Desconfinamento

MarShopping de Matosinhos com grande afluência de clientes mas longe de ficar lotado

Alfredo Teixeira

Foto Rui Oliveira/global Imagens

Centros comerciais vão estar diariamente abertos até às 21 horas mas aos fins-de-semana encerram às 13.

Centenas de pessoas invadiram o MarShopping, em Matosinhos, na manhã desta segunda-feira, dia de reabertura dos centros comerciais em todo o país, na terceira fase de desconfinamento, mas a lotação máxima de cinco mil pessoas esteve longe de ser atingida. Lojistas e clientes falam em dia "muito esperado", os primeiros para fazer face aos prejuízos causados pelos meses em que devido à pandemia estiveram encerrados e os segundos pela necessidade de voltar a estes grandes espaços de consumo "para comprar e também passear".

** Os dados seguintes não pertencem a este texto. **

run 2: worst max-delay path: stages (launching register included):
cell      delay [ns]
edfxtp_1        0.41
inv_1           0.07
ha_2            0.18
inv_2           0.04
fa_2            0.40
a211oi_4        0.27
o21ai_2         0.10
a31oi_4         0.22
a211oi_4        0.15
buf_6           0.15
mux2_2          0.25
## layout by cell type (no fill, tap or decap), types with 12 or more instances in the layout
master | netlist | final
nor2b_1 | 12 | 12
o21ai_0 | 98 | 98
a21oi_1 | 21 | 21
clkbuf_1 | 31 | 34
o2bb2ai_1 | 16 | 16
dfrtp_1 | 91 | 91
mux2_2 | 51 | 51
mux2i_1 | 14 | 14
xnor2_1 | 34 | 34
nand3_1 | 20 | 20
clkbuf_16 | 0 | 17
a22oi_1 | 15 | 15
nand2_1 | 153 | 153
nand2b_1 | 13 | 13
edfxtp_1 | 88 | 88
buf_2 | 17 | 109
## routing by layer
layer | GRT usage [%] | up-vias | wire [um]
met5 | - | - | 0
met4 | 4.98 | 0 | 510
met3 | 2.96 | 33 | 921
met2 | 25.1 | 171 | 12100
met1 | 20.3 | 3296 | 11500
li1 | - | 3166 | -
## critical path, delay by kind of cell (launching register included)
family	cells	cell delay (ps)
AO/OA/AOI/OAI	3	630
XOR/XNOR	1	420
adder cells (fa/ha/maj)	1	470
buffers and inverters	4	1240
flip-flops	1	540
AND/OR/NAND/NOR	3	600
**src/hdl/lik_pkg.sv**
```systemverilog
`timescale 1ns / 1ps
package lik_pkg;

  localparam int unsigned CORDIC_STAGES_DEF = 16;

  // datapath widths
  localparam int CW       = 34;  // cordic x/y
  localparam int AW       = 35;  // cordic angle accumulator, Q.30
  localparam int ANG_W    = 38;  // joint angle after mirroring and offsets
  localparam int SQ_STEPS = 31;  // one result bit per step
  localparam int SQ_W     = 62;  // remainder / root working width
  localparam int RW       = 31;  // root width
  localparam int VW       = 60;  // radicand width
  localparam int POS_W    = 20;

  localparam logic signed [AW-1:0] PI_Q30 = 35'sd3373259426;
  localparam logic signed [POS_W-1:0] POS_MAX = 20'sd524287;
  localparam logic signed [POS_W-1:0] POS_MIN = -20'sd524288;

  localparam logic [15:0] UPPER_LEN_RST   = 16'd1600;
  localparam logic [15:0] LOWER_LEN_RST   = 16'd1600;
  localparam logic [15:0] GEAR_RATIO_RST  = 16'd2330;

  typedef enum logic [2:0] {
    REG_UPPER_LEN   = 3'd0,
    REG_LOWER_LEN   = 3'd1,
    REG_RIGHT_SIDE  = 3'd2,
    REG_OFFSET_HIP  = 3'd3,
    REG_OFFSET_KNEE = 3'd4,
    REG_GEAR_RATIO  = 3'd5
  } lik_reg_e;

  typedef struct packed {
    logic [15:0]        upper_len;
    logic [15:0]        lower_len;
    logic               right_side;
    logic signed [15:0] offset_hip;
    logic signed [15:0] offset_knee;
    logic [15:0]        gear_ratio;
  } lik_cfg_t;

  // what travels alongside the square root
  typedef struct packed {
    logic signed [16:0] x;
    logic signed [15:0] z;
    logic signed [30:0] nn;
    logic signed [30:0] hn;
    logic               fail;
  } lik_pay_t;

  // atan(2^-i) in Q0.30
  function automatic logic [29:0] lik_atan(input logic [4:0] idx);
    logic [29:0] r;
    case (idx)
      5'd0:  r = 30'd843314857;
      5'd1:  r = 30'd497837829;
      5'd2:  r = 30'd263043837;
      5'd3:  r = 30'd133525159;
      5'd4:  r = 30'd67021687;
      5'd5:  r = 30'd33543516;
      5'd6:  r = 30'd16775851;
      5'd7:  r = 30'd8388437;
      5'd8:  r = 30'd4194283;
      5'd9:  r = 30'd2097149;
      5'd10: r = 30'd1048576;
      5'd11: r = 30'd524288;
      5'd12: r = 30'd262144;
      5'd13: r = 30'd131072;
      5'd14: r = 30'd65536;
      5'd15: r = 30'd32768;
      5'd16: r = 30'd16384;
      5'd17: r = 30'd8192;
      5'd18: r = 30'd4096;
      5'd19: r = 30'd2048;
      5'd20: r = 30'd1024;
      5'd21: r = 30'd512;
      5'd22: r = 30'd256;
      5'd23: r = 30'd128;
      default: r = '0;
    endcase
    return r;
  endfunction

endpackage

```
**src/hdl/lik_motor.sv**
```systemverilog
`timescale 1ns / 1ps
module lik_motor (
  input  logic                             clk_i,
  input  logic                             rst_ni,
  input  logic                             valid_i,
  input  logic                             fail_i,
  input  logic signed [lik_pkg::AW-1:0]    a_xz_i,
  input  logic signed [lik_pkg::AW-1:0]    a_k_i,
  input  logic signed [lik_pkg::AW-1:0]    a_h_i,
  input  lik_pkg::lik_cfg_t                cfg_i,
  output logic                             done_o,
  output logic signed [lik_pkg::POS_W-1:0] hip_o,
  output logic signed [lik_pkg::POS_W-1:0] knee_o,
  output logic                             oor_o
);
  import lik_pkg::*;

  localparam int LO_W = 19;
  localparam int HI_W = ANG_W - LO_W;
  localparam int PW   = ANG_W + 18;

  // round half up at bit 26, then saturate
  function automatic logic signed [POS_W-1:0] to_pos(input logic signed [HI_W+16:0] hi,
                                                     input logic [LO_W+15:0] lo);
    logic signed [PW-1:0] p;
    logic signed [PW-1:0] r;
    p = ($signed({{(PW-HI_W-17){hi[HI_W+16]}}, hi}) <<< LO_W)
        + $signed({{(PW-LO_W-16){1'b0}}, lo})
        + (PW'(1) <<< 25);
    r = p >>> 26;
    if (r > PW'(POS_MAX))      return POS_MAX;
    else if (r < PW'(POS_MIN)) return POS_MIN;
    else                       return r[POS_W-1:0];
  endfunction

  logic signed [ANG_W-1:0] th, hip_d, knee_d, hip1_q, knee1_q, offh, offk;
  logic signed [ANG_W-1:0] axz, ak, ah, pi_w;
  logic [2:0] vld_q;
  logic f1_q, f2_q, f3_q;

  assign axz  = ANG_W'(a_xz_i);
  assign ak   = ANG_W'(a_k_i);
  assign ah   = ANG_W'(a_h_i);
  assign pi_w = ANG_W'(PI_Q30);
  assign offh = ANG_W'(cfg_i.offset_hip) <<< 17;
  assign offk = ANG_W'(cfg_i.offset_knee) <<< 17;
  assign th   = axz - ah;

  always_comb begin
    if (cfg_i.right_side) begin
      hip_d  = th - offh;
      knee_d = ak - pi_w - offk;
    end else begin
      hip_d  = -th - offh;
      knee_d = pi_w - ak - offk;
    end
  end

  always_ff @(posedge clk_i) begin
    hip1_q  <= hip_d;
    knee1_q <= knee_d;
    f1_q    <= fail_i;
  end

  // split products keep each multiplier near 19 by 17
  logic [LO_W+15:0]         hlo_q, klo_q;
  logic signed [HI_W+16:0]  hhi_q, khi_q;
  logic signed [16:0]       g_s;

  assign g_s = $signed({1'b0, cfg_i.gear_ratio});

  always_ff @(posedge clk_i) begin
    hlo_q <= hip1_q[LO_W-1:0] * cfg_i.gear_ratio;
    klo_q <= knee1_q[LO_W-1:0] * cfg_i.gear_ratio;
    hhi_q <= $signed(hip1_q[ANG_W-1:LO_W]) * g_s;
    khi_q <= $signed(knee1_q[ANG_W-1:LO_W]) * g_s;
    f2_q  <= f1_q;
  end

  logic signed [POS_W-1:0] hip_q, knee_q;

  always_ff @(posedge clk_i) begin
    hip_q  <= to_pos(hhi_q, hlo_q);
    knee_q <= to_pos(khi_q, klo_q);
    f3_q   <= f2_q;
  end

  always_ff @(posedge clk_i or negedge rst_ni) begin
    if (!rst_ni) begin
      vld_q <= '0;
    end else begin
      vld_q <= {vld_q[1:0], valid_i};
    end
  end

  assign done_o = vld_q[2];
  assign hip_o  = hip_q;
  assign knee_o = knee_q;
  assign oor_o  = f3_q;

endmodule

```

Ao início da manhã já o parque subterrâneo -1 estava completo. À porta de algumas lojas, sobretudo as de pronto-a-vestir, as que estiveram até hoje fechadas, faziam-se algumas filas de clientes. "Mas longe do que aconteceu quando desconfinamos pela primeira vez. Era verão, havia muita gente em layoff e os estudantes já estavam de férias. Havia mais disponibilidade. Hoje estamos a ter uma grande afluência mas de forma calma, sem causar preocupações", explicou ao JN Ana Machado, responsável pela comunicação no centro comercial.

A afluência era maior na entrada comum que serve tanto a galeria comercial como a loja de mobiliário e decoração IKEA e aí sim o movimento foi maior. "Vim ao shopping mesmo por necessidade e não estava à espera de encontrar tanta gente naquela loja. Os corredores estavam com muita gente e sem sempre foi respeitado o distanciamento social, sobretudo na zona das caixas", conta Sofia Novo, enfermeira que chegou a estar na linha da frente no combate à covid-19 num dos hospitais do Grande Porto.

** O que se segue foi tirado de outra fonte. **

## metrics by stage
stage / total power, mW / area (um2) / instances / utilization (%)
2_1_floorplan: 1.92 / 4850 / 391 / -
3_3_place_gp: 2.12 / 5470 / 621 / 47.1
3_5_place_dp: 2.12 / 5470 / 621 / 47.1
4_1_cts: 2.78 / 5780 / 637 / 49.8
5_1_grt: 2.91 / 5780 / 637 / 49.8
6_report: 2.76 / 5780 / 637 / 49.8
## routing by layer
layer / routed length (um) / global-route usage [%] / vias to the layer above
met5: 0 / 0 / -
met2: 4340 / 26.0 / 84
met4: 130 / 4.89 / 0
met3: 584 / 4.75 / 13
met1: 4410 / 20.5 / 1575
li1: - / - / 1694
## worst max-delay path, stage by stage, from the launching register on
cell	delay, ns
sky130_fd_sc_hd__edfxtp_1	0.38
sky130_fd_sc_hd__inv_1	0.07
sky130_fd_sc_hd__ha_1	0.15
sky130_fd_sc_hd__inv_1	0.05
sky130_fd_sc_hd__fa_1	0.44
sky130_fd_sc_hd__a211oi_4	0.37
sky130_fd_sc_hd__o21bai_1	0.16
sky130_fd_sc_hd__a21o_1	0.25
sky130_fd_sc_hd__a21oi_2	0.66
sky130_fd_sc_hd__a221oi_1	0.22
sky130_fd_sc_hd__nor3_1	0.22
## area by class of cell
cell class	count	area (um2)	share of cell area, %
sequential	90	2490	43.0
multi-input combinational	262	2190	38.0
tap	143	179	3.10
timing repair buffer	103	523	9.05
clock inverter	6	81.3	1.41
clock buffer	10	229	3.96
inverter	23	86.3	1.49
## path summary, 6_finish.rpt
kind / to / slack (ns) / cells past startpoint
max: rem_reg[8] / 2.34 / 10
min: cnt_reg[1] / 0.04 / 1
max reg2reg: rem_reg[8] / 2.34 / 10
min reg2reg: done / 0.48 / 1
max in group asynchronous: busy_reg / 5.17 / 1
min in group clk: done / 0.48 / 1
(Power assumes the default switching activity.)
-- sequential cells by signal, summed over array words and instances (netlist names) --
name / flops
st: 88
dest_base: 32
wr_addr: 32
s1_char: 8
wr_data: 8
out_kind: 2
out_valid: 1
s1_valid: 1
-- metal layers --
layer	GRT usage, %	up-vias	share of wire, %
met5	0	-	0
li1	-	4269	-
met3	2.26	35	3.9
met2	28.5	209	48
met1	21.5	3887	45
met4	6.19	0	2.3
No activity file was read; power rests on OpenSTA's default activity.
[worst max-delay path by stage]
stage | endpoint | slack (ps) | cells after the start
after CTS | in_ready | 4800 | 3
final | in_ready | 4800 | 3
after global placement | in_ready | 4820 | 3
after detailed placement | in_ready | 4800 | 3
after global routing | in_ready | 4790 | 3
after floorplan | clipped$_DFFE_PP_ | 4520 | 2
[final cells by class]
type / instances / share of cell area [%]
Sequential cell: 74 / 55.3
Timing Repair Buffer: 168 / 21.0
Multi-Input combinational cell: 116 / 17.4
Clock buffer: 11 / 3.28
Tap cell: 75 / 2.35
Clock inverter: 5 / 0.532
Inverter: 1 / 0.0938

Também Marta Oliveira estava no MarShopping "apesar não ser frequentadora assídua destes espaços". É professora de Inglês e Alemão e com o regresso às aulas presenciais percebeu que necessitava de "mais algumas peças de roupa". Na fila para entrar na loja de uma cadeia internacional de pronto-a-vestir, afirmava "sentir-se segura e de, apesar de haver algumas pessoas a circular no shopping, não ter receio de contágio".

Às 11h30 estavam no interior do centro comercial 3.500 pessoas. "As entradas estão em permanente monitorização. A capacidade limite são as cinco mil pessoas mas quando atingimos os 90% da capacidade as portas de acesso fecham, ficando apenas abertas as saídas", explica Ana Machado.

"O sucesso deste desconfinamento está nas mãos das pessoas. Para nós é muito importante esta reabertura porque tivemos perdas na faturação muito acentuadas. E o importante é as pessoas sentirem-se seguras no interior da loja. Cumprimos todas as regras exigidas pela DGS e ao longo de todos estes meses nunca tivemos um colaborador infetado", refere Nuno Pardalejo, diretor de operações na Fnac Portugal.

"Pelo que podemos observar nestas primeiras horas as pessoas estão dispostas a cumprir as normas e mostram-se comedidas nas suas atitudes. Elas sabem que depende de todos nós o não voltarmos a fechar", considera Erica Santos, responsável por uma loja de artigos de cosmética. Nesta reabertura, o MarShopping surge com três novas lojas, seis outras renovadas e uma com um novo conceito.